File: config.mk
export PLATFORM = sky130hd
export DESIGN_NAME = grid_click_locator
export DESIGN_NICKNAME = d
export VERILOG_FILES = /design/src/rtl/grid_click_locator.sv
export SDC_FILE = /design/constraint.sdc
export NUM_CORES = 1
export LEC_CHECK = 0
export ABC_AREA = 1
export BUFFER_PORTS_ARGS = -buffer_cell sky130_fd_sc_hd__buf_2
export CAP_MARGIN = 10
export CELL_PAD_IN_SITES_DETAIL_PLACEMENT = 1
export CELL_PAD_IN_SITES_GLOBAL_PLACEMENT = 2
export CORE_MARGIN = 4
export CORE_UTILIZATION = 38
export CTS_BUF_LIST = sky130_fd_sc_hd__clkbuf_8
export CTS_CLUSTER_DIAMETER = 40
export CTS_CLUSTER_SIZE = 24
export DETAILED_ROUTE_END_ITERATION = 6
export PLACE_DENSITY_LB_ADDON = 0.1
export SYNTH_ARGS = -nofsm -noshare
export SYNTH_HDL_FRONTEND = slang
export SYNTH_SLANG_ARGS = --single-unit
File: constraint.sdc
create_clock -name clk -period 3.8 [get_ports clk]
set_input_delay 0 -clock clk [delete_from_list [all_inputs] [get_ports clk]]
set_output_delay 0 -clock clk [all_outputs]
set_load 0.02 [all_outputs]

* * *

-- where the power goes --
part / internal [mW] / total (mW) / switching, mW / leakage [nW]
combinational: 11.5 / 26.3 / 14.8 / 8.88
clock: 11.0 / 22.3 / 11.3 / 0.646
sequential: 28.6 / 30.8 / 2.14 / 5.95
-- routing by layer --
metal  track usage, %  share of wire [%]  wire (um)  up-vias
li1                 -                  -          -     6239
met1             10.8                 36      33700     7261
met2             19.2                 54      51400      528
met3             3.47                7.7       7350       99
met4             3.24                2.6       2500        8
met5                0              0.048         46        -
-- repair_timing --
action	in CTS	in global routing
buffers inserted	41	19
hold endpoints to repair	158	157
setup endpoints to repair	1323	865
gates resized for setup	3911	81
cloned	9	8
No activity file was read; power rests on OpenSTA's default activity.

...

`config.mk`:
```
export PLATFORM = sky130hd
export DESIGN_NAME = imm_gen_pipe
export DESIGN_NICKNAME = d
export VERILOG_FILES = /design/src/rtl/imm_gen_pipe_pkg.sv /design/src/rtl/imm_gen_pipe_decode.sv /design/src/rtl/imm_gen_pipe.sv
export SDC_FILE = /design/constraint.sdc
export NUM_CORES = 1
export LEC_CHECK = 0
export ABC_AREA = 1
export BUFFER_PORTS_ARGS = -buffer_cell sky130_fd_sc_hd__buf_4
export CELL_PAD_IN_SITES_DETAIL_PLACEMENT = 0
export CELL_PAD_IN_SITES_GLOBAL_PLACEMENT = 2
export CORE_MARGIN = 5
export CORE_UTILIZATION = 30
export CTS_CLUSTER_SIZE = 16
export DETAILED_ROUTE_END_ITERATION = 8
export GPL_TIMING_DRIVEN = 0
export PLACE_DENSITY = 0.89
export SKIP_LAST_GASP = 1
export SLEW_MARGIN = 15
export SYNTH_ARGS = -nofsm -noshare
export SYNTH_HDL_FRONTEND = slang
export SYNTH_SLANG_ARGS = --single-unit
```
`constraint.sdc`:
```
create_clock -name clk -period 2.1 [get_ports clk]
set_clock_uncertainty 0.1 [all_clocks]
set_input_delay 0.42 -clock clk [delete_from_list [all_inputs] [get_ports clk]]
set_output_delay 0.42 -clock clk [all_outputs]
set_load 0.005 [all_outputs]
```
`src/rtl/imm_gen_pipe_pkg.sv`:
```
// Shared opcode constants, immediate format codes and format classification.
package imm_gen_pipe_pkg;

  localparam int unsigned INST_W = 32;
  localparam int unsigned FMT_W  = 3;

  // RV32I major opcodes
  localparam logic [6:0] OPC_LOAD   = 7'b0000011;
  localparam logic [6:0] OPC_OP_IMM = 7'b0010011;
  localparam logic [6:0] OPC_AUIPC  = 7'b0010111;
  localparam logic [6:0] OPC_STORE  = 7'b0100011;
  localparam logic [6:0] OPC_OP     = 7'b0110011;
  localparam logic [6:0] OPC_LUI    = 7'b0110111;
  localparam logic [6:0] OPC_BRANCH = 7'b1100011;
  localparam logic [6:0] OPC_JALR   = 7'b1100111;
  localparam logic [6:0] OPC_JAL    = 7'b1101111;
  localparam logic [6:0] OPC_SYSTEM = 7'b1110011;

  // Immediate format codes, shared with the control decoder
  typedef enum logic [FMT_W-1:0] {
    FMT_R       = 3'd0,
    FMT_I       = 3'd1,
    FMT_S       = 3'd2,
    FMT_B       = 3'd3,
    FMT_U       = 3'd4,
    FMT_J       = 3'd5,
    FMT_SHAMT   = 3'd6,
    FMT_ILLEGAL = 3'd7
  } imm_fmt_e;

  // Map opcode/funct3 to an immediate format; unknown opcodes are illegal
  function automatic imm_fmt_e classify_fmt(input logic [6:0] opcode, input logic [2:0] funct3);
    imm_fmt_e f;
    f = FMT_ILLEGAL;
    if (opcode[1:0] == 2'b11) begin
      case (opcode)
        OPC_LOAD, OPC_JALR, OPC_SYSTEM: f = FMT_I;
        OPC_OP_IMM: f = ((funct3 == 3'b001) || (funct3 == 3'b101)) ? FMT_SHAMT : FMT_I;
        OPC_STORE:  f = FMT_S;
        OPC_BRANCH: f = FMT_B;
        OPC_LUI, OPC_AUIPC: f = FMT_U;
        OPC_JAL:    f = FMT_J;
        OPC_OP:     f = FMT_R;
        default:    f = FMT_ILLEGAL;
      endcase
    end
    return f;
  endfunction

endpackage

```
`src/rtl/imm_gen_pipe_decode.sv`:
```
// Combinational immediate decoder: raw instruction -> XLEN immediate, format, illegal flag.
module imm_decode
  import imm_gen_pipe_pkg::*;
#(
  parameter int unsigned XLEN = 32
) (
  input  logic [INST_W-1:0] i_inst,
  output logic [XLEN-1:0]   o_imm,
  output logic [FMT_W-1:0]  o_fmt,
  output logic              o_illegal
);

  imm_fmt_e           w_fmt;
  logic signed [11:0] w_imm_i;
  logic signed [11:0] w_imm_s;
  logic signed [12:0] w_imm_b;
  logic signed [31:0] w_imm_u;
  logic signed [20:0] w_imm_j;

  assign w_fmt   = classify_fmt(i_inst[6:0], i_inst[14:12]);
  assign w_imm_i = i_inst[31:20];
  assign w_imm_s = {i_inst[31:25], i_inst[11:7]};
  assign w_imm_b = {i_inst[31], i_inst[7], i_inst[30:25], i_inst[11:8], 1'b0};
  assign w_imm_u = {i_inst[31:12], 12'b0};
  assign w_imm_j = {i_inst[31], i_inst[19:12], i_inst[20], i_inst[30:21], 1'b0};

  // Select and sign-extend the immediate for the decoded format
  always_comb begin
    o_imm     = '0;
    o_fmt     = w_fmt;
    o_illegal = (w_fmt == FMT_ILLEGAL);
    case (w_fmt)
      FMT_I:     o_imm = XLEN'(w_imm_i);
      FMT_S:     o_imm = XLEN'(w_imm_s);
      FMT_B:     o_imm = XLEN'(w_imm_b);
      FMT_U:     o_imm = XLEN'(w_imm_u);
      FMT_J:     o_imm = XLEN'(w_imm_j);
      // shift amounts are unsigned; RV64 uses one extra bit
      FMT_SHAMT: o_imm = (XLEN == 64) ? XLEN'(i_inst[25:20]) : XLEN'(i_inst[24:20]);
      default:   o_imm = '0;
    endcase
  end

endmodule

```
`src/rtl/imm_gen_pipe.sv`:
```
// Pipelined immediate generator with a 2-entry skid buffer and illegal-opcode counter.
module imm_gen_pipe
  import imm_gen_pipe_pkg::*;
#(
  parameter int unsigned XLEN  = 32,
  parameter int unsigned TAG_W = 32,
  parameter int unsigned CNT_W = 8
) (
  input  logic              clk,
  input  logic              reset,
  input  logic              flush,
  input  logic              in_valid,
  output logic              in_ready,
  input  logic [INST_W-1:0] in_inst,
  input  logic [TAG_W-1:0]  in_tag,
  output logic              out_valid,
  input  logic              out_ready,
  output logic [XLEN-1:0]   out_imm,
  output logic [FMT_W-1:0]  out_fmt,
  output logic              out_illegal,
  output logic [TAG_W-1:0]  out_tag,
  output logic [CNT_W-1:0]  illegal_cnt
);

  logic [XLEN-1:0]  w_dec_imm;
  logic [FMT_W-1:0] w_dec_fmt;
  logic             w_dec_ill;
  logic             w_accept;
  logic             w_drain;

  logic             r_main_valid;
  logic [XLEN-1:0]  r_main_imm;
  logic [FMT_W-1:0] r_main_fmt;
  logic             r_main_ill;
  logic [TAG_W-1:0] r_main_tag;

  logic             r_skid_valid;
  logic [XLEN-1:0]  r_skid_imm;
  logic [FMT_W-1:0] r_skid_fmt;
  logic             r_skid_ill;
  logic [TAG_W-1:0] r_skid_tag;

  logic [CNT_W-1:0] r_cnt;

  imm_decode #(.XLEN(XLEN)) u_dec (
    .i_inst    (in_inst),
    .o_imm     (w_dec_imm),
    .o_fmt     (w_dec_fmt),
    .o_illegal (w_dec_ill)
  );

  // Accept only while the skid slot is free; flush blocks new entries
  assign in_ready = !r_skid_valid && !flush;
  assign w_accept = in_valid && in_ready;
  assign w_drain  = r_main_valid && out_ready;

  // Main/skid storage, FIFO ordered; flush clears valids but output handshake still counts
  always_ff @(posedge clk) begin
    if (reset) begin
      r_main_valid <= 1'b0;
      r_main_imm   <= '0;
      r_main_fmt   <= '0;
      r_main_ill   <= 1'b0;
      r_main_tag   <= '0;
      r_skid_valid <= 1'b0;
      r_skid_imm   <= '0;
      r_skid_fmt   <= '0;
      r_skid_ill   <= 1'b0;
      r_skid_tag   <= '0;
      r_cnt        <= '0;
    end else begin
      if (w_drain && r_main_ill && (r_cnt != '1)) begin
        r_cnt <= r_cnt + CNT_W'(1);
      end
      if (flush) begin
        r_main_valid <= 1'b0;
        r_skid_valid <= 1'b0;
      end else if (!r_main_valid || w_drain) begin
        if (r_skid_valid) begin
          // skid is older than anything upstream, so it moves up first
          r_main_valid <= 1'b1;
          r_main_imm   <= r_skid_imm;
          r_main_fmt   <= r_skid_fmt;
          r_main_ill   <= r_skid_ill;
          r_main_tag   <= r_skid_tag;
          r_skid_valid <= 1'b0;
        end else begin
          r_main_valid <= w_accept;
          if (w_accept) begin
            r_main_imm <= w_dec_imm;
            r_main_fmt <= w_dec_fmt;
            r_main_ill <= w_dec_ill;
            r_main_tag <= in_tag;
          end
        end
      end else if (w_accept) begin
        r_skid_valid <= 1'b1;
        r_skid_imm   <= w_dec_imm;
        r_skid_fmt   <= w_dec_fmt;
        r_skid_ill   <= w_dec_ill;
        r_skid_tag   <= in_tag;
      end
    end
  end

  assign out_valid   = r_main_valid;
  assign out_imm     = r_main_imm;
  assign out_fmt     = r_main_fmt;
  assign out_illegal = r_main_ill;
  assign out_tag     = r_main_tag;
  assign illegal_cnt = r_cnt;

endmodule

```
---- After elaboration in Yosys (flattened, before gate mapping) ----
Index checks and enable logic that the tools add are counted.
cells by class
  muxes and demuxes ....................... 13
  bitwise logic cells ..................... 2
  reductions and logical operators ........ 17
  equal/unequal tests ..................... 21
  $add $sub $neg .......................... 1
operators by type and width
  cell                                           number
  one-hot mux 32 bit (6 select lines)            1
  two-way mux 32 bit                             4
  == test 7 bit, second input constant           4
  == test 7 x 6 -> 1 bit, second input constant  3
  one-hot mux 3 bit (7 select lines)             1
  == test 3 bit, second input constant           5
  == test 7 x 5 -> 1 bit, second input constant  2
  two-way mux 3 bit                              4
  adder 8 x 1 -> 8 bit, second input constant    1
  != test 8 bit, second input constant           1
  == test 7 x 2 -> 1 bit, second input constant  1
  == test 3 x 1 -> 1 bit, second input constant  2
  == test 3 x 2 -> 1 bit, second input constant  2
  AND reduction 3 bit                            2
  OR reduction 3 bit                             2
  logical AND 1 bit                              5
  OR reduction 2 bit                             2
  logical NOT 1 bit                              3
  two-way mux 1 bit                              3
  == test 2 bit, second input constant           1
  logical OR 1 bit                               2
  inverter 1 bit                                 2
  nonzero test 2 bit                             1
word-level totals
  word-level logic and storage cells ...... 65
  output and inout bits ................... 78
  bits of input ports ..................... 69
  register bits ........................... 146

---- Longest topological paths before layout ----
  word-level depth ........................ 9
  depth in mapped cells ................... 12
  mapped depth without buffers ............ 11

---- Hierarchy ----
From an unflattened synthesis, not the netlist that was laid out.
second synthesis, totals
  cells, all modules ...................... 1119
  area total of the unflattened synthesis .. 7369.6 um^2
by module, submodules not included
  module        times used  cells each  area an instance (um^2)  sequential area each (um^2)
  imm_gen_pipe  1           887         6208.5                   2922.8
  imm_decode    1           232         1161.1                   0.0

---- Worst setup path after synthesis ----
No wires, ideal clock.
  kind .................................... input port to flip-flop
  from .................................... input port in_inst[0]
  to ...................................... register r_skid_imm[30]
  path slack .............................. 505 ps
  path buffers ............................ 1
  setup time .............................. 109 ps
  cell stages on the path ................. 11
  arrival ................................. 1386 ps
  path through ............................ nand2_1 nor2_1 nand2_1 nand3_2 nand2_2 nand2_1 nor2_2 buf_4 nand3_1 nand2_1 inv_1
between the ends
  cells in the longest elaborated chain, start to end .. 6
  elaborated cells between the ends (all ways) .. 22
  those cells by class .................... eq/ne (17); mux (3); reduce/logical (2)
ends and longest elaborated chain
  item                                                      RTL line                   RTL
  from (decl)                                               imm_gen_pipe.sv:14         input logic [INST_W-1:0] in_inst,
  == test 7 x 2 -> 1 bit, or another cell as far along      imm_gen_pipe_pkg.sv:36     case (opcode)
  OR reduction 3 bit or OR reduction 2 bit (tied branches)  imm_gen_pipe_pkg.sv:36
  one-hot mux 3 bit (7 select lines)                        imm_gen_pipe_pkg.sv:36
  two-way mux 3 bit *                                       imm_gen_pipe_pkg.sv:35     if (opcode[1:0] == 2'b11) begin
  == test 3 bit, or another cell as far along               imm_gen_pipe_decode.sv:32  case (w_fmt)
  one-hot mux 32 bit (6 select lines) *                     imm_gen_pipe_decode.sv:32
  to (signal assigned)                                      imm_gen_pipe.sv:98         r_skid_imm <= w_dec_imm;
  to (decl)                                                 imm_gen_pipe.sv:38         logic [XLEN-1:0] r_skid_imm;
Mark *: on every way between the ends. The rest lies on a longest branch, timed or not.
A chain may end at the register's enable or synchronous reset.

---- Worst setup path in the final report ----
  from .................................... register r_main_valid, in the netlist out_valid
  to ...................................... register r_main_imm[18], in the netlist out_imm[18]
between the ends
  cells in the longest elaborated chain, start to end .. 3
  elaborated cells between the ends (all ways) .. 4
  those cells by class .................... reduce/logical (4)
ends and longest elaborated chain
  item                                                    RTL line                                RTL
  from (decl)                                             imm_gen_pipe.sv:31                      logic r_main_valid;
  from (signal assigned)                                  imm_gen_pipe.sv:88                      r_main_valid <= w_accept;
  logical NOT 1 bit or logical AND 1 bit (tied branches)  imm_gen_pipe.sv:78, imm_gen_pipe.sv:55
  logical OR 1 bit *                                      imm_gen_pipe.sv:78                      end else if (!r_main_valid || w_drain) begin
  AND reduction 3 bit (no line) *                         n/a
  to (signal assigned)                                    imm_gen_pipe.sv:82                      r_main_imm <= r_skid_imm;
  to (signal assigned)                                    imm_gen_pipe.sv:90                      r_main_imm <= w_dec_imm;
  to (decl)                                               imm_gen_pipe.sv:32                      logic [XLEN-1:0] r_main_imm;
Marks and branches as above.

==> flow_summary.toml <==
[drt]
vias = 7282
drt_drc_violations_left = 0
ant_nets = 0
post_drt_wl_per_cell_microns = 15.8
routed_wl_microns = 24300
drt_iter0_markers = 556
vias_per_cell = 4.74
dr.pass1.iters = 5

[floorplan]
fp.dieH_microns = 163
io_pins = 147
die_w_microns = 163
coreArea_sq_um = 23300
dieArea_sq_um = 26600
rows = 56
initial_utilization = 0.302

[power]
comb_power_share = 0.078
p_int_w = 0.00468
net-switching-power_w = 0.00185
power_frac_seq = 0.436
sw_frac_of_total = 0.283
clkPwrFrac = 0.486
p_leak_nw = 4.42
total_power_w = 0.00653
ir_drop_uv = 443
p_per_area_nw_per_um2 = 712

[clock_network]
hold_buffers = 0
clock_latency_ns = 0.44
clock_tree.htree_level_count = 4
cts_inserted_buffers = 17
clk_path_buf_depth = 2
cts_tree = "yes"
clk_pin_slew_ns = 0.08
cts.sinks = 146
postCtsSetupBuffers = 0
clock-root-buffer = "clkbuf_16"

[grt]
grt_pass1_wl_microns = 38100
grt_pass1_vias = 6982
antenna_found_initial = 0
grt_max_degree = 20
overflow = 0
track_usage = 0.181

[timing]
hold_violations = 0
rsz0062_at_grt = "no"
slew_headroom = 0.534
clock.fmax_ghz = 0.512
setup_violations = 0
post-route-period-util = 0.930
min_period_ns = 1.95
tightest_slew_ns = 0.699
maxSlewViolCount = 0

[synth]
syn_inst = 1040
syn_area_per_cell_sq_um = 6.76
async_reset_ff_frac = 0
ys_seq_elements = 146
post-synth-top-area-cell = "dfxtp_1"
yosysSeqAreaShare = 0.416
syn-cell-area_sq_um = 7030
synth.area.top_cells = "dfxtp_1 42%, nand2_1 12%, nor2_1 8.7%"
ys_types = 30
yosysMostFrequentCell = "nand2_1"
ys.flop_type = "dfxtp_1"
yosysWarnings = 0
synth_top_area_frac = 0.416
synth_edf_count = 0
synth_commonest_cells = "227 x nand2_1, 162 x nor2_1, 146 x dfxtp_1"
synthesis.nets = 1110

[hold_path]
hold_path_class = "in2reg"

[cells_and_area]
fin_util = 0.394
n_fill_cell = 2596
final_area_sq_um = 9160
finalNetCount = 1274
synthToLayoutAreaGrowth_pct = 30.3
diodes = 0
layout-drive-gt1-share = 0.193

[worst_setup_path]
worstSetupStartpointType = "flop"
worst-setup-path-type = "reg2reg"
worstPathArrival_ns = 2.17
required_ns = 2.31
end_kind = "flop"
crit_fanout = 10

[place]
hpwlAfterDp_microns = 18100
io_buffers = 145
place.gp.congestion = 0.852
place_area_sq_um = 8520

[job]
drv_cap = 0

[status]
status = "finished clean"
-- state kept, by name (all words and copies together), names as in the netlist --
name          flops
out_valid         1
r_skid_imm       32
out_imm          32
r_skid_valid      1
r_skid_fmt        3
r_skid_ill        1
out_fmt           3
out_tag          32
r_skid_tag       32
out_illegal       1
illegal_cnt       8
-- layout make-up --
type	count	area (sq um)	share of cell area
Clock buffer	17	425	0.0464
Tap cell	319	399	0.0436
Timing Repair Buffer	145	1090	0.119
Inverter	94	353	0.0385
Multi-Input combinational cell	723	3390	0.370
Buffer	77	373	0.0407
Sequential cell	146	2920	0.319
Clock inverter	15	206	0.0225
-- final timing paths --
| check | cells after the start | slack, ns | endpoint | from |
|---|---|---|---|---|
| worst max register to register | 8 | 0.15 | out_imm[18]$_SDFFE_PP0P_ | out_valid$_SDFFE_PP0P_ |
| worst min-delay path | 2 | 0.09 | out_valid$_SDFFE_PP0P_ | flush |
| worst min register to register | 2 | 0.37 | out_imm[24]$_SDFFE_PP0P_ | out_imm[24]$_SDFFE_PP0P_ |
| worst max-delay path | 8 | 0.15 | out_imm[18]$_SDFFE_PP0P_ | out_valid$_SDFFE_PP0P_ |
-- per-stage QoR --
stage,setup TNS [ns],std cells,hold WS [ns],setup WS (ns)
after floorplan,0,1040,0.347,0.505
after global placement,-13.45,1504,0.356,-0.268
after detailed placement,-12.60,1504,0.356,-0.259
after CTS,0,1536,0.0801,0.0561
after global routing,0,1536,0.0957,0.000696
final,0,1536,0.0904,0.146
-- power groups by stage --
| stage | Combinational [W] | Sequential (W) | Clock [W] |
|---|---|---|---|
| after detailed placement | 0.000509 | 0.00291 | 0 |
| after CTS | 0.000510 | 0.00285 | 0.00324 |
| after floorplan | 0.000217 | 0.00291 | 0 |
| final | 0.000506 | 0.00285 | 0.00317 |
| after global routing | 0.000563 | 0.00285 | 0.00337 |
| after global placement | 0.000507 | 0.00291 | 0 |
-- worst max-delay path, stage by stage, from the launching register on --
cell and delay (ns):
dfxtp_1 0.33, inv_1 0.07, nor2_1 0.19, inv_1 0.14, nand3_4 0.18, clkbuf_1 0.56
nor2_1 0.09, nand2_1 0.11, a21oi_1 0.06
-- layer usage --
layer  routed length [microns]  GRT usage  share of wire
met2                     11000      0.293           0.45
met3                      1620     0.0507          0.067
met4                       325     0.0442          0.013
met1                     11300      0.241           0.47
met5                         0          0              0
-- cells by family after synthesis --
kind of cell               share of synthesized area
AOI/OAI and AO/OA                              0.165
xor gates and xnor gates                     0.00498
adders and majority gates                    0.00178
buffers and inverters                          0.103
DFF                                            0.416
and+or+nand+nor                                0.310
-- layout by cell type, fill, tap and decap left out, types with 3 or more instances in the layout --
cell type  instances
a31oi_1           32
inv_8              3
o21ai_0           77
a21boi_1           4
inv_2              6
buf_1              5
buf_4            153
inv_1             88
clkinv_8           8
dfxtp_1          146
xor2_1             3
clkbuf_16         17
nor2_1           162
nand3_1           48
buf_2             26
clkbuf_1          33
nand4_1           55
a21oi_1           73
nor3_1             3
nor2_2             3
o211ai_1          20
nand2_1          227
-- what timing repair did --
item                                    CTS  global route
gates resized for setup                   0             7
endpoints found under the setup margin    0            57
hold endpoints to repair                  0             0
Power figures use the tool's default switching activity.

What is expected: Output exactly the lines of the material above from the one containing "clock: 11.0 / 22.3 / 11.3 / 0.646" up to and including the one containing "No activity file".

Answer below:
clock: 11.0 / 22.3 / 11.3 / 0.646
sequential: 28.6 / 30.8 / 2.14 / 5.95
-- routing by layer --
metal  track usage, %  share of wire [%]  wire (um)  up-vias
li1                 -                  -          -     6239
met1             10.8                 36      33700     7261
met2             19.2                 54      51400      528
met3             3.47                7.7       7350       99
met4             3.24                2.6       2500        8
met5                0              0.048         46        -
-- repair_timing --
action	in CTS	in global routing
buffers inserted	41	19
hold endpoints to repair	158	157
setup endpoints to repair	1323	865
gates resized for setup	3911	81
cloned	9	8
No activity file was read; power rests on OpenSTA's default activity.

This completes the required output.